Today A-Level results day sees another round of clammy-browed teenagers tearing open an envelope containing clues to their futures.
Despite fees rocketing, 49 per cent will head to university, in comparison to the 1960s when only one in 20 young people went. Others will do nothing. Recent records show 1.1 million 16 – 24 year olds are NEET ("not in education, employment or training").
Academic, schooled, or not, where will they end up? In the teenies, the bleak future of the graduate is often depicted and student nightmare stories of piling debt, shelf stacking and endless internships are widespread.
Figures released yesterday from research company ICM show that more than half of young people would choose to do an apprenticeship, if one was available. As an ex-apprentice, I think careers advice should include this route as a valid, favourable option for all school leavers.
After attending a grammar school which thrust university as the only real option for further education, I was unaware of apprenticeships – the ‘blue collar’ choice of plumbers and such – until I became an apprentice myself.
Nearly all my school friends went to university. And when they settled into their first job after graduating – recruitment, sales etc., bitter mutterings about my earnings and work life ensued.
Unlike them, I left school at 16, so why was I better off than a graduate? Because for years I worked 9 - 5 Monday to Friday in an accountancy firm, cramming in study as well as another 20 hours a week in additional part-time jobs.
Apart from being knackered, my CV was impressive and my work experience extensive, I gained confidence, resourcefulness and a plethora of other soft skills. From here I propelled myself into the Civil Service, then business, increasing my wages substantially with each career move – meritocracy at its finest.
Mine is not a anomalous experience. The ICM research shows employers find apprentices 15 per cent more employable than candidates with other qualifications.
In the beginning I wasn’t flush and it was a struggle; in 2001, I started on £6,000 per year. I lived independently due to family difficulties, and the sheer fear of not being able to pay my bills spurred me along - my yearly council tax alone was almost £1,000.
Tanned friends spent days on the beach near where we grew up, while I rocked duck egg blue skin after spending days of solitude in a dusty cellar filing or reconciling fudged accounts – soft skill learnt: tenacity.

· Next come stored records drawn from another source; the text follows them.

[config.mk]
export PLATFORM = sky130hd
export DESIGN_NAME = ttl_mux_demux_latch
export DESIGN_NICKNAME = d
export VERILOG_FILES = /design/src/rtl/ttl_mux_demux_latch.sv
export SDC_FILE = /design/constraint.sdc
export NUM_CORES = 1
export LEC_CHECK = 0
export ABC_CLOCK_PERIOD_IN_PS = 3500
export BUFFER_PORTS_ARGS = -buffer_cell sky130_fd_sc_hd__buf_2
export CAP_MARGIN = 20
export CELL_PAD_IN_SITES_DETAIL_PLACEMENT = 1
export CELL_PAD_IN_SITES_GLOBAL_PLACEMENT = 1
export CORE_UTILIZATION = 42
export CTS_CLUSTER_DIAMETER = 200
export DETAILED_ROUTE_END_ITERATION = 6
export PLACE_DENSITY = 0.89
export SLEW_MARGIN = 25
export SYNTH_ARGS = -nofsm -noshare
export SYNTH_HDL_FRONTEND = slang
export SYNTH_SLANG_ARGS = --single-unit
[constraint.sdc]
create_clock -name Clk -period 3.5 [get_ports Clk]
set_input_delay 0.175 -clock Clk [delete_from_list [all_inputs] [get_ports Clk]]
set_output_delay 0.175 -clock Clk [all_outputs]
set_load 0.005 [all_outputs]
[src/rtl/ttl_mux_demux_latch.sv]
// Receive side of a 74157-style time-multiplexed bus: gathers one phase per strobe
// and presents the whole word on A_2D, packed the same way as the mux's A_2D input.
module ttl_mux_demux_latch #(
  parameter int BLOCKS       = 4,
  parameter int WIDTH_IN     = 2,
  parameter int WIDTH_SELECT = (WIDTH_IN > 1) ? $clog2(WIDTH_IN) : 1
) (
  input  logic                       Clk,
  input  logic                       Reset,
  input  logic                       Enable_bar,
  input  logic                       Strobe,
  input  logic [WIDTH_SELECT-1:0]    Select,
  input  logic [BLOCKS-1:0]          Y_in,
  output logic [BLOCKS*WIDTH_IN-1:0] A_2D,
  output logic                       Valid,
  output logic                       Seq_err,
  output logic                       Busy
);

  localparam int NBITS = BLOCKS * WIDTH_IN;
  localparam logic [WIDTH_SELECT-1:0] LAST  = WIDTH_SELECT'(WIDTH_IN - 1);
  // A resynchronising beat on phase 0 leaves phase 1 expected, unless a word is one phase.
  localparam logic [WIDTH_SELECT-1:0] START = (WIDTH_IN > 1) ? WIDTH_SELECT'(1) : '0;

  logic [WIDTH_SELECT-1:0] exp_q;
  logic [WIDTH_SELECT-1:0] exp_d;
  logic [NBITS-1:0]        shadow_q;
  logic [NBITS-1:0]        merged;
  logic                    accept;
  logic                    in_order;
  logic                    capture;
  logic                    complete;

  always_comb begin
    accept   = Strobe && !Enable_bar;
    in_order = (Select == exp_q);

    // Selects outside 0..WIDTH_IN-1 match no slot and leave the shadow untouched.
    merged = shadow_q;
    for (int i = 0; i < BLOCKS; i++) begin
      for (int s = 0; s < WIDTH_IN; s++) begin
        if (WIDTH_SELECT'(s) == Select) merged[i*WIDTH_IN+s] = Y_in[i];
      end
    end

    capture  = accept && (in_order || (Select == '0));
    complete = capture && (in_order ? (exp_q == LAST) : (WIDTH_IN == 1));

    exp_d = exp_q;
    if (accept) begin
      if (in_order)           exp_d = (exp_q == LAST) ? '0 : exp_q + WIDTH_SELECT'(1);
      else if (Select == '0)  exp_d = START;
      else                    exp_d = '0;
    end
  end

  always_ff @(posedge Clk) begin
    if (Reset) begin
      exp_q    <= '0;
      shadow_q <= '0;
      A_2D     <= '0;
      Valid    <= 1'b0;
      Seq_err  <= 1'b0;
      Busy     <= 1'b0;
    end else begin
      exp_q   <= exp_d;
      Valid   <= complete;
      Seq_err <= accept && !in_order;
      Busy    <= (exp_d != '0);
      if (capture)  shadow_q <= merged;
      if (complete) A_2D     <= merged;
    end
  end

endmodule

Word-level counts from Yosys, hierarchy flattened
Index checks and enable logic that the tools add are counted.
- register bits: 19
- input bits: 9
- output and inout bits: 11
- $add $sub $neg: 1
- equal/unequal tests: 1
- muxes and demuxes: 12
- bitwise logic cells: 1
- reduce and logical (&&, ||, !) cells: 7
- operators with widths (kind ; count):
    1-bit two-way mux ; 12
    1-bit logical AND ; 4
    1-bit zero test ; 2
    1-bit adder, second input constant ; 1
    1-bit equality test ; 1
    1-bit logical OR ; 1
    1-bit inverter ; 1

Depth between registers and ports, before layout
Gate-level depths: netlist of run 1.
- word-level depth: 4
- mapped depth: 7
- depth with buffers taken out: 5

Least setup slack after synthesis of run 1
Ideal clock, no wire load.
- path type: register -> register
- start: reg exp_q
- end: reg A_2D[3]
- library setup time: 0.079 ns
- data arrival time: 1.428 ns
- required time: 3.421 ns
- path slack: 1.993 ns
- stages on the path, launching flop included: 8
- buffers on the path: 2
- period minus slack after synthesis: 1.507 ns
- path through: dfxtp_1 inv_1 ha_1 nor4bb_1 buf_4 buf_8 nor2_2 a211oi_2
- longest elaborated chain between the ends: 4
- elaborated cells between the ends (all ways): 5
- those cells by class: eq/ne (1); mux (1); reduce/logical (3)
- RTL lines (element ; line ; text):
    start: declaration ; 25 ; logic [WIDTH_SELECT-1:0] exp_q;
    start signal: assignment ; 66 ; exp_q <= exp_d;
    1-bit equality test ; 36 ; in_order = (Select == exp_q);
    1-bit logical OR ; 46 ; capture = accept && (in_order || (Select == '0));
    1-bit logical AND ; 46 ;
    1-bit logical AND * ; 47 ; complete = capture && (in_order ? (exp_q == LAST) : (WIDTH_IN == 1));
    end signal: assignment ; 71 ; if (complete) A_2D <= merged;
    end: declaration ; 14 ; output logic [BLOCKS*WIDTH_IN-1:0] A_2D,
Every way passes the cells marked *; elsewhere a longest branch is shown, timed or not.
A chain may end at the register's enable or synchronous reset.

Worst setup path in the final report of run 1
- start: reg exp_q
- end: reg shadow_q[7]
- longest elaborated chain between the ends: 3
- RTL lines (element ; line ; text):
    1-bit equality test ; 36 ;
    1-bit logical OR ; 46 ;
    1-bit logical AND ; 46 ;
    end signal: assignment ; 70 ; if (capture) shadow_q <= merged;
    end: declaration ; 27 ; logic [NBITS-1:0] shadow_q;
No other way between the ends.

==> flow_metrics.env, run 1 <==
export IMPL_ys_ff_latch=19
export IMPL_clk_pin_slew_ns=0.11
export IMPL_synth_top_area_cell="dfxtp_1"
export IMPL_wl_per_cell_um=13.0
export IMPL_fin_setup_tns_ns=0
export IMPL_instances_no_fill=123
export IMPL_htreeDepth=1
export IMPL_swShare_pct=24.9
export IMPL_start_kind="flip-flop"
export IMPL_drc=0
export IMPL_drive_above_1_share_pct=28.6
export IMPL_status="completed"
export IMPL_crit_required_ns=3.69
export IMPL_overflow=0
export IMPL_synth_distinct_cells=18
export IMPL_nNetsFinal=112
export IMPL_dpl_hpwl_mm=1.16
export IMPL_grt_pass1_vias=584
export IMPL_synthTopCellsByArea="dfxtp_1 45%, mux2i_1 19%, nor2_1 7.5%"
export IMPL_via_count=617
export IMPL_p_leak_nw=0.424
export IMPL_fp_dieH_um=47.1
export IMPL_cts_tree="yes"
export IMPL_grt_max_degree=20
export IMPL_cts_buffers=3
export IMPL_synthesis_nets=93
export IMPL_area_growth_pct=14.2
export IMPL_tightest_slew_ns=1.04
export IMPL_worstSetupPathType="flip-flop to flip-flop"
export IMPL_syn_cell_area_um2=853
export IMPL_grt_pass1_wl_mm=2.58
export IMPL_dieArea_um2=2220
export IMPL_max_cap_viol_count=0
export IMPL_cts_sinks=19
export IMPL_viasPerCell=5.02
export IMPL_rows=15
export IMPL_synthFlopType="dfxtp_1"
export IMPL_rsz0062_at_grt="no"
export IMPL_ctsLongestPathBuffers=2
export IMPL_maxSlewHeadroom_pct=29.9
export IMPL_place_congestion=0.730
export IMPL_drv_slew=0
export IMPL_slowest_stage="nor4bb_1"
export IMPL_hold_viol_final=0
export IMPL_grt_usage_pct=17.0
export IMPL_insertion_delay_ns=0.29
export IMPL_fp_dieW_um=47.1
export IMPL_ys_warn_count=0
export IMPL_cts_hold_buffers=0
export IMPL_cts_resized=0
export IMPL_cpPeakStageDelay_ns=0.89
export IMPL_worst_path_buf_inv=1
export IMPL_power_density_nw_per_um2=384
export IMPL_placedCellCount=119
export IMPL_initial_core_util_pct=46.9
export IMPL_clkPwrFrac_pct=29.5
export IMPL_fin_crit_sh_pct=61.3
export IMPL_drt_initial_drc_count=3
export IMPL_finalClockSkew_ns=0.000746
export IMPL_crit_family="simple AND/OR/NAND/NOR gates"
export IMPL_postCtsSetupBuffers=0
export IMPL_postRouteAntennaNets=0
export IMPL_port_buffers=19
export IMPL_period_minus_slack_ns=2.14
export IMPL_synth_top_cell_area_share_pct=44.6
export IMPL_coreArea_um2=1820
export IMPL_setup_viol=0
export IMPL_seq_power_share_pct=59.7
export IMPL_ir_worst_vdd_v=0.000203
export IMPL_fillers=224
export IMPL_crit_path_end_kind="flip-flop"
export IMPL_crit_arrival_ns=2.33
export IMPL_combinationalPowerShare_pct=10.8
export IMPL_netlist_instances=80
export IMPL_p_switching_w=0.0000934
export IMPL_synthArstFlopShare_pct=0
export IMPL_synth_area_per_cell_um2=10.7
export IMPL_grt_antenna_before_repair=0
export IMPL_first_pass_iters=2
export IMPL_totalWireLength_mm=1.60
export IMPL_path_max_fanout=5
export IMPL_pin_count=20
export IMPL_hold_path_class="primary input to flip-flop"
export IMPL_path_cells="inv_1 > ha_1 > nor4bb_1 > mux2i_1 > nor2_1"
export IMPL_p_int_w=0.000281
export IMPL_synth_edf_count=0
export IMPL_n_antenna_cell=0
export IMPL_clockRootBuffer="clkbuf_4"
export IMPL_finalCoreUtilization_pct=53.5
export IMPL_timing_fmax_mhz=466
export IMPL_yosysSeqAreaShare_pct=44.6
## cell families (layout without fill, tap and decap cells)
group                      count (synthesis)  count (layout)  share of synthesized area (%)
AOI/OAI and AO/OA                          9               9                           8.50
adders and majority gates                  4               4                           5.87
buffers and inverters                      8              26                           6.30
DFF                                       19              19                           44.6
muxes                                     16              16                           18.8
and+or+nand+nor                           24              24                           16.0
## Yosys cell counts, types with 2 or more instances
library cell / count
dfxtp_1: 19
a211oi_1: 8
nor4bb_1: 2
nor2_1: 17
mux2i_1: 16
clkbuf_1: 2
inv_1: 2
ha_1: 4
## per-stage QoR
stage          setup slack (ns)  area [µm²]  hold WS, ns  power, W
3_3_place_gp               1.53         947        0.465  0.000267
4_1_cts                    1.34         975        0.156  0.000380
6_report                   1.36         975        0.161  0.000375
3_5_place_dp               1.36         947        0.472  0.000269
2_1_floorplan              1.99         853        0.322  0.000255
5_1_grt                    1.30         975        0.168  0.000394
## flip-flops by register name, summed over array words and instances, names as in the netlist
signal / flops
A_2D: 8
shadow_q: 8
Seq_err: 1
Valid: 1
exp_q: 1
## layout by cell type (no fill, tap or decap)
cell type	Yosys	layout
nor4b_4	1	1
nor2_2	1	1
a211oi_1	8	8
mux2i_1	16	16
and2b_1	1	1
buf_2	0	19
dfxtp_1	19	19
nor4bb_1	2	1
clkbuf_4	0	3
nor4bb_2	0	1
clkinv_2	0	1
buf_4	1	1
ha_1	4	4
nor2_1	17	17
and3b_1	1	1
a211oi_2	1	1
nor2b_1	1	1
inv_1	2	2
## tightest hold or removal path: cells and delay by family
kind                   cells  cell delay (ns)
multiplexers               1             0.07
buffers and inverters      1             0.11
AND/OR/NAND/NOR            1             0.07
## metal layers
metal,track usage [%],up-vias,part of all wire (%)
met1,21.4,286,47
met4,8.57,0,1.5
met3,2.31,4,3.2
met2,28.3,12,48
li1,-,315,-
met5,0,-,0
## worst paths after layout
| check | startpoint | endpoint | slack (ns) | cells after the start |
|---|---|---|---|---|
| worst min-delay path | Y_in[3] | shadow_q[6] | 0.16 | 3 |
| worst max-delay path | exp_q | shadow_q[7] | 1.36 | 5 |
| worst max register to register | exp_q | shadow_q[7] | 1.36 | 5 |
| worst min register to register | A_2D[0] | A_2D[0] | 0.50 | 2 |
## power groups by stage
stage	Clock, W	Sequential [W]	Combinational [W]
floorplan	0	0.000228	0.0000269
global placement	0	0.000228	0.0000389
detailed placement	0	0.000229	0.0000403
CTS	0.000115	0.000224	0.0000409
global route	0.000125	0.000224	0.0000448
finish	0.000110	0.000224	0.0000404
## cell type report
class / instances / area, µm² / share of cell area (%)
multi-input combinational: 53 / 425 / 43.6
sequential: 19 / 380 / 39.0
timing repair buffer: 20 / 103 / 10.5
tap: 25 / 31.3 / 3.21
clock buffer: 3 / 22.5 / 2.31
inverter: 2 / 7.51 / 0.770
clock inverter: 1 / 5.00 / 0.513
Note: power is estimated with default switching activity, not from simulation.
==> inputs of run 2 (changes only) <==
--- a/config.mk
+++ b/config.mk
@@ -5,15 +5,16 @@
 export SDC_FILE = /design/constraint.sdc
 export NUM_CORES = 1
 export LEC_CHECK = 0
-export ABC_CLOCK_PERIOD_IN_PS = 3500
+export ABC_AREA = 1
+export ABC_CLOCK_PERIOD_IN_PS = 1960
 export BUFFER_PORTS_ARGS = -buffer_cell sky130_fd_sc_hd__buf_2
 export CAP_MARGIN = 20
 export CELL_PAD_IN_SITES_DETAIL_PLACEMENT = 1
 export CELL_PAD_IN_SITES_GLOBAL_PLACEMENT = 1
-export CORE_UTILIZATION = 42
+export CORE_UTILIZATION = 32
 export CTS_CLUSTER_DIAMETER = 200
 export DETAILED_ROUTE_END_ITERATION = 6
-export PLACE_DENSITY = 0.89
+export PLACE_DENSITY = 0.79
 export SLEW_MARGIN = 25
 export SYNTH_ARGS = -nofsm -noshare
 export SYNTH_HDL_FRONTEND = slang
==> constraint.sdc (replaced) <==
create_clock -name Clk -period 1.96 [get_ports Clk]
set_input_delay 0.098 -clock Clk [delete_from_list [all_inputs] [get_ports Clk]]
set_output_delay 0.098 -clock Clk [all_outputs]
set_load 0.005 [all_outputs]
==> run 2 against run 1 <==
  * Wire length rose by 19%
  * Clock-buffer cell count did not move
  * Non-clock buffer count shrank 1
  * Sequential cell count stayed put
  * First-iteration DRC count up 100%
  * Critical path depth is 2 higher
  * Worst hold slack lost 0.075 ns
  * Core utilization shrank 14 points
  * Setup slack got worse by 0.89 ns
  * Sequential power up 78%
  * Design area rose by 0.51%
  * Critical endpoint is now A_2D[4]
  * Largest cell class unchanged
  * Highest routed layer unchanged
==> flow_metrics.env, run 2 <==
export IMPL_status="completed"
export IMPL_grt_pass1_wl_mm=3.21
export IMPL_synth_top_area_cell="dfxtp_1"
export IMPL_yosysSeqAreaShare_pct=44.9
export IMPL_synth_area_per_cell_um2=7.24
export IMPL_dpl_hpwl_mm=1.47
export IMPL_setup_ws_ns=0.462
export IMPL_setup_viol=0
export IMPL_grt_pass1_vias=735
export IMPL_p_switching_w=0.000181
export IMPL_synthArstFlopShare_pct=0
export IMPL_synthTopCellsByArea="dfxtp_1 45%, nand2_1 26%, ha_1 5.9%"
export IMPL_final_cell_mix="58 x nand2_1, 19 x dfxtp_1, 19 x buf_2"
export IMPL_nNetsFinal=151
export IMPL_crit_family="simple AND/OR/NAND/NOR gates"
export IMPL_tightest_slew_ns=0.324
export IMPL_postCtsSetupBuffers=0
export IMPL_synth_edf_count=0
export IMPL_layout_commonest_cell="nand2_1"
export IMPL_ff2ff_setup_slack_ns=0.46
export IMPL_power_density_nw_per_um2=686
export IMPL_ctsLongestPathBuffers=2
export IMPL_pin_count=20
export IMPL_top_regs="A_2D: 8 flops, shadow_q: 8 flops"
export IMPL_clkPwrFrac_pct=30.8
export IMPL_hold_ws_ns=0.0866
export IMPL_crit_path_end_kind="flip-flop"
export IMPL_synthesis_nets=130
export IMPL_pre_cts_ws_ns=0.476
export IMPL_drive_above_1_share_pct=21.9
export IMPL_coreArea_um2=2500
export IMPL_crit_required_ns=2.22
export IMPL_cts_buffers=3
export IMPL_ys_warn_count=0
export IMPL_cpPeakStageDelay_ns=0.42
export IMPL_via_count=764
export IMPL_grt_usage_pct=15.7
export IMPL_clockRootBuffer="clkbuf_4"
export IMPL_grt_max_degree=12
export IMPL_rsz0062_at_grt="no"
export IMPL_worst_path_buf_inv=2
export IMPL_combinationalPowerShare_pct=10.1
export IMPL_p_int_w=0.000492
export IMPL_dpl_cell_area_um2=952
export IMPL_cts_resized=0
export IMPL_postRouteAntennaNets=0
export IMPL_fin_area_um2=980
export IMPL_hold_viol_final=0
export IMPL_slowest_stage="dfxtp_1"
export IMPL_synth_distinct_cells=16
export IMPL_viasPerCell=4.57
export IMPL_hold_path_class="primary input to flip-flop"
export IMPL_netlist_instances=117
export IMPL_drv_slew=0
export IMPL_insertion_delay_ns=0.30
export IMPL_initial_core_util_pct=33.9
export IMPL_finalClockSkew_ns=0.00879
export IMPL_totalWireLength_mm=1.91
export IMPL_cts_tree="yes"
export IMPL_path_cells="inv_1 > ha_1 > inv_1 > nand4_2 > nor2_4 > nand2_1 > nand2_1"
export IMPL_cts_sinks=19
export IMPL_dieArea_um2=2860
export IMPL_overflow=0
export IMPL_instances_no_fill=167
export IMPL_clk_pin_slew_ns=0.12
export IMPL_ys_ff_latch=19
export IMPL_htreeDepth=1
export IMPL_fp_dieH_um=53.5
export IMPL_cts_hold_buffers=0
export IMPL_rows=18
export IMPL_drc=0
export IMPL_fp_dieW_um=53.5
export IMPL_fin_setup_tns_ns=0
export IMPL_synthMostInstantiatedCell="nand2_1"
export IMPL_drt_initial_drc_count=6
export IMPL_period_minus_slack_ns=1.50
export IMPL_n_antenna_cell=0
export IMPL_path_max_fanout=11
export IMPL_synth_top_cell_area_share_pct=44.9
export IMPL_place_congestion=0.781
export IMPL_max_cap_viol_count=0
export IMPL_grt_antenna_before_repair=0
export IMPL_start_kind="flip-flop"
export IMPL_swShare_pct=26.9
export IMPL_port_buffers=19
export IMPL_worstSetupPathType="flip-flop to flip-flop"
export IMPL_yosys_top_cells_count="58 x nand2_1, 19 x dfxtp_1, 9 x a21oi_1"
export IMPL_wl_per_cell_um=11.5
export IMPL_placedCellCount=163
export IMPL_p_leak_nw=0.509
export IMPL_crit_arrival_ns=1.76
export IMPL_timing_fmax_mhz=667
export IMPL_synthFlopType="dfxtp_1"
export IMPL_seq_power_share_pct=59.1
export IMPL_ir_worst_vdd_v=0.000352
export IMPL_area_growth_pct=15.7
export IMPL_syn_cell_area_um2=847
export IMPL_first_pass_iters=4
export IMPL_maxSlewHeadroom_pct=78.3
export IMPL_fin_crit_sh_pct=76.4
run 2: cell count changes in the layout (fill, tap and decap cells not counted), sizes merged, moves of 2 or more:
cell / before / now
nor2: 18 / 6
inv: 2 / 7
nor3: 0 / 2
mux2i: 16 / 0
a21oi: 0 / 9
nand2: 0 / 58
nand3: 0 / 7
a211oi: 9 / 0
nor4bb: 2 / 0
run 2: through the flow:
step                power (W)  util (%)
global placement     0.000473      38.1
CTS                  0.000677      39.2
floorplan            0.000450         -
detailed placement   0.000475      38.1
global route         0.000710      39.2
finish               0.000673      39.2
run 2: cell type report:
cell class,instances,area [µm²]
Clock buffer,3,22.5
Tap cell,30,37.5
Multi-Input combinational cell,87,408
Inverter,8,31.3
Sequential cell,19,380
Timing Repair Buffer,19,95.1
Fill cell,334,1520
Clock inverter,1,5.00
run 2: worst min-delay path, cell delays in order:
cell,delay [ns]
buf_2,0.13
nand2_1,0.09
nor2_1,0.05
run 2: path summary, 6_finish.rpt:
| kind | depth (start not counted) | end | startpoint |
|---|---|---|---|
| min | 3 | Seq_err | Strobe |
| min reg2reg | 2 | shadow_q[0] | shadow_q[0] |
| max | 7 | A_2D[4] | exp_q |
| max reg2reg | 7 | A_2D[4] | exp_q |
run 2: cells by family after synthesis:
kind of cell,after synthesis,share of synthesized area (%)
buffers and inverters,11,6.94
and+or+nand+nor,74,36.9
DFF,19,44.9
AOI/OAI and AO/OA,9,5.32
adders and majority gates,4,5.91
run 2: metal layers:
| layer | global-route usage (%) | vias to the layer above | wire (µm) |
|---|---|---|---|
| li1 | - | 407 | - |
| met4 | 5.26 | 0 | 13 |
| met3 | 3.45 | 2 | 71 |
| met1 | 19.8 | 342 | 983 |
| met5 | 0 | - | 0 |
| met2 | 26.0 | 13 | 844 |
run 2: power groups by stage:
stage	logic, W	registers, W	clock network, W
floorplan	0.0000436	0.000406	0
global placement	0.0000667	0.000406	0
detailed placement	0.0000688	0.000407	0
CTS	0.0000691	0.000398	0.000210
global route	0.0000775	0.000399	0.000233
finish	0.0000678	0.000398	0.000207
==> inputs of run 3 (changes only) <==
--- a/config.mk
+++ b/config.mk
@@ -6,7 +6,7 @@
 export NUM_CORES = 1
 export LEC_CHECK = 0
 export ABC_AREA = 1
-export ABC_CLOCK_PERIOD_IN_PS = 1960
+export ABC_CLOCK_PERIOD_IN_PS = 1200
 export BUFFER_PORTS_ARGS = -buffer_cell sky130_fd_sc_hd__buf_2
 export CAP_MARGIN = 20
 export CELL_PAD_IN_SITES_DETAIL_PLACEMENT = 1
==> constraint.sdc (replaced) <==
create_clock -name Clk -period 1.2 [get_ports Clk]
set_input_delay 0.06 -clock Clk [delete_from_list [all_inputs] [get_ports Clk]]
set_output_delay 0.06 -clock Clk [all_outputs]
set_load 0.005 [all_outputs]
==> run 3 against run 2 <==
  * The flow now finishes with violations (setup timing)
  * Clock-buffer cell count rose by 1
  * Worst hold slack improved by 0.019 ns
  * Power is 69% higher
  * Wire length rose by 18%
  * Die area is the same
  * Setup slack worse by 0.47 ns
  * Global-route usage increased by 3.2 points
  * Clock skew is 0.0050 ns lower
  * Largest cell class unchanged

Alan Sugar has shown us you can become a shiny "apprentice" with a washing powdered white collar but it is not only business you can break into – finance, politics and the third sector all boast apprenticeship schemes. They are perfect for social inclusion and diversity, and I advocate them passionately; however as with everything, underneath the gloss there are some issues.
I have worked with young people pressured into a vocation they were really unhappy with but their advisors were more concerned about targets. This rang true - I was pushed into accountancy for the pure fact of having attended a ‘good’ school, even though my strengths lay in English and the arts, and I wanted to be a journalist.
There is nothing worse than working your life away as a teenager, in a soul-shattering job. Careers advisors (do they still exist?) should beware that, like me, apprentices could end up doodling all over their mouse mat and penning poems to stop the madness descending.
When you are working full time in a career choice and studying, it's tough and on-the-job support needs to be readily available. My long-term educational achievements were affected due to miscommunication in the firm and the apprenticeship provider because I was the first ever apprentice, an experiment, and I suffered.
In the last year 1,000 Civil Service jobs were cut and 500 apprentices were taken on board. Research shows that apprentices can dramatically improve a business's bottom line, yet the national apprentice wage is only £2.65 per hour. This is low, especially considering companies that have less than 1,000 employees could be entitled to a government grant of £3,000 to fund apprenticeships.
The cost of a qualification and support does not justify this low pay. The refreshing energy and aptitude many capable young people introduce into different sectors leave businesses with huge profits; we should reward them accordingly.